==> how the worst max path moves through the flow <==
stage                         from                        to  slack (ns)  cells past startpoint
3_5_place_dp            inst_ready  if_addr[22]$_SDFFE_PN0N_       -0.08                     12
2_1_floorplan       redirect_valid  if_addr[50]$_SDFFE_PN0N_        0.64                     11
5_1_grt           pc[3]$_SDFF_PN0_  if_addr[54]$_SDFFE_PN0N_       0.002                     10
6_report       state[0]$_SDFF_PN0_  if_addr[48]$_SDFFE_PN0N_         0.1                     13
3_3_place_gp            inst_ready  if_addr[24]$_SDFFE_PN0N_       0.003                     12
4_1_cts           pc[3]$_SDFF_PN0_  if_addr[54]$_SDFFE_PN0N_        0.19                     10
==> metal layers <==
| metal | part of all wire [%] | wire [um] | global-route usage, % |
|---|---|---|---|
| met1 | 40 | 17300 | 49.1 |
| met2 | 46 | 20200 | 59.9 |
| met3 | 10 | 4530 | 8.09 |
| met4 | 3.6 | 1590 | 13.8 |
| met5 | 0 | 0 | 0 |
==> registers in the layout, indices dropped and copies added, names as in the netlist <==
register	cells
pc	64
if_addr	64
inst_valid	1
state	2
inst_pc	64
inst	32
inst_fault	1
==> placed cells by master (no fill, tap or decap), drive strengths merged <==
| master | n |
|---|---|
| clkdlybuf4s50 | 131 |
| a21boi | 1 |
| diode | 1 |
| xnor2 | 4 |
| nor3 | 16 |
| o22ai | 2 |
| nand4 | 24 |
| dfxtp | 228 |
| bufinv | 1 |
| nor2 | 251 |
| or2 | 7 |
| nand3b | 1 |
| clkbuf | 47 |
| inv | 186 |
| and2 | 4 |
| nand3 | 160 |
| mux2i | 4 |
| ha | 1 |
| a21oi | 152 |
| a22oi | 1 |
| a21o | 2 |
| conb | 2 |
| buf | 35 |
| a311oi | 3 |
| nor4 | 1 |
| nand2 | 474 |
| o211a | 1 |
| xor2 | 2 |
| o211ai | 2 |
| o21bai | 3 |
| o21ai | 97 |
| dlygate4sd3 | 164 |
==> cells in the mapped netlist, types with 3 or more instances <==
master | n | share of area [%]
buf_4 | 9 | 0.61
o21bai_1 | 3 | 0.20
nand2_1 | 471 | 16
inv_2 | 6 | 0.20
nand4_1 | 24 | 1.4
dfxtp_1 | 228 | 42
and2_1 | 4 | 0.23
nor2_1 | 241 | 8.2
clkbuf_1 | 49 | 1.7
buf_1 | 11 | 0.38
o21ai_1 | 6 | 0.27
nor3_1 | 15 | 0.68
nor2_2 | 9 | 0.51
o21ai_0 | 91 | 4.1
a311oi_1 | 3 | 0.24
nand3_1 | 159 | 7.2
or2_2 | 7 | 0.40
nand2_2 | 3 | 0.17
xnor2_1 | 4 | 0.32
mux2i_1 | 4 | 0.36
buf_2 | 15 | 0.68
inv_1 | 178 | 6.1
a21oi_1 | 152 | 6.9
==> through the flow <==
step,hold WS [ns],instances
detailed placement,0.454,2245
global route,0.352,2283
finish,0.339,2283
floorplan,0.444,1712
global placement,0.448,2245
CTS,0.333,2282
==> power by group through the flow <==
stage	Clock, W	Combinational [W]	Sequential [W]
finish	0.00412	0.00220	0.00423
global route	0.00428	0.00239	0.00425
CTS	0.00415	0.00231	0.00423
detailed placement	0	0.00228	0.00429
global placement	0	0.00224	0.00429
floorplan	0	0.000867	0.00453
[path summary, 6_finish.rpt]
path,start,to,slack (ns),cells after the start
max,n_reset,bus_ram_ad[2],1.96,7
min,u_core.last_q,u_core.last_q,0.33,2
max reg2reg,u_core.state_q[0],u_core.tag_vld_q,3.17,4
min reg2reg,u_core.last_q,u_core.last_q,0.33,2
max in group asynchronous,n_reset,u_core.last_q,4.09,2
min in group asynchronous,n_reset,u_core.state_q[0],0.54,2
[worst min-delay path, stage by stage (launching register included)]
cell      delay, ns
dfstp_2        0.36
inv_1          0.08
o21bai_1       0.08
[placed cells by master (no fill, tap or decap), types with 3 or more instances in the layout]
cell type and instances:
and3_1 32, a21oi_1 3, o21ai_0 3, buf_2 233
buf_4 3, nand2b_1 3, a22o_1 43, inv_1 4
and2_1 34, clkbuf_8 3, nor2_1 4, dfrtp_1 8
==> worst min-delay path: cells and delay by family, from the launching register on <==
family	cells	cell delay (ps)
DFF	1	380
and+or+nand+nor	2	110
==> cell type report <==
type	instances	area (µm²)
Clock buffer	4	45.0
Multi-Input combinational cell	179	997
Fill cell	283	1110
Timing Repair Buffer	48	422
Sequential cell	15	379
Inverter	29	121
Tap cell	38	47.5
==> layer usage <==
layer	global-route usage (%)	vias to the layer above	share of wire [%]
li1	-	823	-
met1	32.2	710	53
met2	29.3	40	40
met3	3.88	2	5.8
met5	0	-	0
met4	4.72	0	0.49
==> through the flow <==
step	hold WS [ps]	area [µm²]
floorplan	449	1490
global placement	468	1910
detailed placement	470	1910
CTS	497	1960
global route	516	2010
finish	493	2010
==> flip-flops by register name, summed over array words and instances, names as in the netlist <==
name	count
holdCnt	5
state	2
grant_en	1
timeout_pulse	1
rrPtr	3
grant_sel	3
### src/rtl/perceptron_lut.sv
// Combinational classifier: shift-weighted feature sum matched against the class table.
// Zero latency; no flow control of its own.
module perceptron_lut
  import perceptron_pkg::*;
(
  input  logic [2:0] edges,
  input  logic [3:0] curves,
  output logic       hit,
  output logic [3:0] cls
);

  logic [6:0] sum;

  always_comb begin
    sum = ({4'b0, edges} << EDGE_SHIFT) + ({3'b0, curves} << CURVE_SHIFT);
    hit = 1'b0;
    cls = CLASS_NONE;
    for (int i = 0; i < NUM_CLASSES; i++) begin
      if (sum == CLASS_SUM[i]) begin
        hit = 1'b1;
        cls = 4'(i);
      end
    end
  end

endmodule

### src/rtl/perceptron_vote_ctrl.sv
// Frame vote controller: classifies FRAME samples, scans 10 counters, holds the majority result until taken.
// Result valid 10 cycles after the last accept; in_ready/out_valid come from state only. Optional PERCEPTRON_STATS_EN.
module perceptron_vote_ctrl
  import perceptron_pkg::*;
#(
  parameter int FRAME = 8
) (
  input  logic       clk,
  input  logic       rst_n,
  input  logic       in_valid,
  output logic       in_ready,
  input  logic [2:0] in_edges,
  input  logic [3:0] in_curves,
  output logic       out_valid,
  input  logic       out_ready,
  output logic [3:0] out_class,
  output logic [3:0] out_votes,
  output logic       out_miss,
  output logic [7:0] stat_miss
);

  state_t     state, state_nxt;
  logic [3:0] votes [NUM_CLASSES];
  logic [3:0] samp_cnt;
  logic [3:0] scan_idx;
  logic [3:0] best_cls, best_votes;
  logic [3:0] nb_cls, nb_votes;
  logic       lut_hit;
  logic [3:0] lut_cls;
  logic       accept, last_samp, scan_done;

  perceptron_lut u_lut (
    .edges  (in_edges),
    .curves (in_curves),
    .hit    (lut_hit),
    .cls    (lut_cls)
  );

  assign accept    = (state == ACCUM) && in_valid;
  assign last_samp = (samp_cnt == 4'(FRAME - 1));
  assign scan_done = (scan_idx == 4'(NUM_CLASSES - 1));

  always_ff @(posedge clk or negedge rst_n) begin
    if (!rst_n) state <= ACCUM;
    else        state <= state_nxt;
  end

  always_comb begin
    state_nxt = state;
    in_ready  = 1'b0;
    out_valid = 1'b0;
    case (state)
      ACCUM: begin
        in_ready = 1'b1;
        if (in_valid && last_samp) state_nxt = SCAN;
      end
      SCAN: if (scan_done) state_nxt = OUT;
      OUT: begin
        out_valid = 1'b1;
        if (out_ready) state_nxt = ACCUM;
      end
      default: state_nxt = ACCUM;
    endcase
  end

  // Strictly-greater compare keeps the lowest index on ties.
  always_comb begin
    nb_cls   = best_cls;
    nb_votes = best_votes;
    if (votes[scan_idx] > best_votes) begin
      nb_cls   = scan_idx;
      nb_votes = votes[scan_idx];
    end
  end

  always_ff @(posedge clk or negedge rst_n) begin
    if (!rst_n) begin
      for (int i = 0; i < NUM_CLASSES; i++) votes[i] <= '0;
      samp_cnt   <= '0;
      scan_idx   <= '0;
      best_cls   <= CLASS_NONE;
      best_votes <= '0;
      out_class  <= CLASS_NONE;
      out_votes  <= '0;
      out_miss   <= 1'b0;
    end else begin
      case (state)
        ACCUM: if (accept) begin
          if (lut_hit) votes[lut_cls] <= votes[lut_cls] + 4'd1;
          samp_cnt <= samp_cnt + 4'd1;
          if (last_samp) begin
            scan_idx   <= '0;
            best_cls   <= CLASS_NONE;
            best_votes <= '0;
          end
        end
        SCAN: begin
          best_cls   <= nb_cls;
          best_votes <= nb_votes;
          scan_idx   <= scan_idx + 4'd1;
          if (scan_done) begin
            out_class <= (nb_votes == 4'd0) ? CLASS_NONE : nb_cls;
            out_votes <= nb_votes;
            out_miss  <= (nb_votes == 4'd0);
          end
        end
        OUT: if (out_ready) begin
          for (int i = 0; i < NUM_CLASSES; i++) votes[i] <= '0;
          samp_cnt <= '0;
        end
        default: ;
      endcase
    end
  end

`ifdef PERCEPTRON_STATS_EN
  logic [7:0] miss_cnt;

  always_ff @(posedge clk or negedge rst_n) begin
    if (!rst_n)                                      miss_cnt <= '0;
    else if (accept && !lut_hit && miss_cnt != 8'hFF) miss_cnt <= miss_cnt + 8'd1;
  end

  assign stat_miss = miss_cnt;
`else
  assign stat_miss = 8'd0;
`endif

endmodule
+++
**What is required:** Look above for the line holding "mux2i | 4 |" and the line holding "a311oi_1 | 3 | 0.24", then output exactly those two lines and every line between them, nothing more.

**Exercise response:**
| mux2i | 4 |
| ha | 1 |
| a21oi | 152 |
| a22oi | 1 |
| a21o | 2 |
| conb | 2 |
| buf | 35 |
| a311oi | 3 |
| nor4 | 1 |
| nand2 | 474 |
| o211a | 1 |
| xor2 | 2 |
| o211ai | 2 |
| o21bai | 3 |
| o21ai | 97 |
| dlygate4sd3 | 164 |
==> cells in the mapped netlist, types with 3 or more instances <==
master | n | share of area [%]
buf_4 | 9 | 0.61
o21bai_1 | 3 | 0.20
nand2_1 | 471 | 16
inv_2 | 6 | 0.20
nand4_1 | 24 | 1.4
dfxtp_1 | 228 | 42
and2_1 | 4 | 0.23
nor2_1 | 241 | 8.2
clkbuf_1 | 49 | 1.7
buf_1 | 11 | 0.38
o21ai_1 | 6 | 0.27
nor3_1 | 15 | 0.68
nor2_2 | 9 | 0.51
o21ai_0 | 91 | 4.1
a311oi_1 | 3 | 0.24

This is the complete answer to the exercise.